Monday, April 13, 2015

The Road to Character - David Brooks

The Road to Character, new book by David Brooks releasing tomorrow and his friend Oliver Burkeman has a preview:

He is less enthusiastic about politics in general, though, in keeping with the new book’s inward turn. “I just find talking to politicians less interesting than I used to,” he says. “I used to find it fascinating, what all the little subterfuges going on in the construction of the immigration bill were. But I just can’t get my interest up any more.
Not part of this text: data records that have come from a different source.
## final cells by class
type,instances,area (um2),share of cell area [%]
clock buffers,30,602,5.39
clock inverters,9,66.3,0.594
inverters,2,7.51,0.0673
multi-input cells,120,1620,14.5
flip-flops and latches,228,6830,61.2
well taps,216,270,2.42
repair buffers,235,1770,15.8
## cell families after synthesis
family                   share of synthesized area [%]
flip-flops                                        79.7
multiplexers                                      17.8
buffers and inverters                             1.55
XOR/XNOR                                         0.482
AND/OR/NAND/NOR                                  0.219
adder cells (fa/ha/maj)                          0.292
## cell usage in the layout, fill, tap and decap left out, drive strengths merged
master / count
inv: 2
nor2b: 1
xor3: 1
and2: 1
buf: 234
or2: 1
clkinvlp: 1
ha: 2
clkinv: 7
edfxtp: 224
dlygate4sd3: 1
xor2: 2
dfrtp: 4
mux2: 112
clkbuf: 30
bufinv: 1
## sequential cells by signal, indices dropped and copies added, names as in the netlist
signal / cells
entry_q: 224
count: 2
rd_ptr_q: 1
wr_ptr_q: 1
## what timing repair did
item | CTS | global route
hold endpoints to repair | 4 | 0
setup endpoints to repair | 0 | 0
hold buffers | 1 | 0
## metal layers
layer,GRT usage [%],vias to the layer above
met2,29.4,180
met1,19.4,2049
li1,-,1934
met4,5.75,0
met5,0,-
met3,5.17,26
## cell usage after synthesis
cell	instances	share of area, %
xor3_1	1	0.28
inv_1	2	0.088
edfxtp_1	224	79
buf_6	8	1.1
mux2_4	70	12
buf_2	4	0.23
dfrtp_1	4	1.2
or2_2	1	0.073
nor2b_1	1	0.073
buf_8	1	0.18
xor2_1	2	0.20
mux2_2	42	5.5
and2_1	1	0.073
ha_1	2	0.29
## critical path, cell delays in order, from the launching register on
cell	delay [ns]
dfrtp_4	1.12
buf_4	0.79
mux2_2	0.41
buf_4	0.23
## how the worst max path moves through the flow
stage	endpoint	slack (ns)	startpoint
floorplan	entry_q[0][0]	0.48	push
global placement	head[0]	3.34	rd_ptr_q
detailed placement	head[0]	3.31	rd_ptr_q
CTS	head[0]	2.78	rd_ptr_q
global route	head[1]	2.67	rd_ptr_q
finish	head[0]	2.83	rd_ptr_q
There’s a lot more action sociologically, psychologically, morally than politically, these days.” He lights up when asked to discuss the course he teaches to Yale University undergraduates, one day a week, entitled Humility. (Cue more blogosphere jokes.) “To get into a place like Yale, you have to work so hard, and these students know they’ve not spent time on this other part of their lives – so like any normal person, they feel a dryness, or a shallowness.” After completing the set readings – Augustine, Homer, Montaigne, the theologian Reinhold Niebuhr – they have “a new set of categories, a new set of things to worry about”. Recently, one student told him that, since taking the course, he was much sadder than he used to be. “That’s a high compliment!” says Brooks. “He was a phenomenally bright and successful student. But, you know – you should be a little sadder, sometimes.”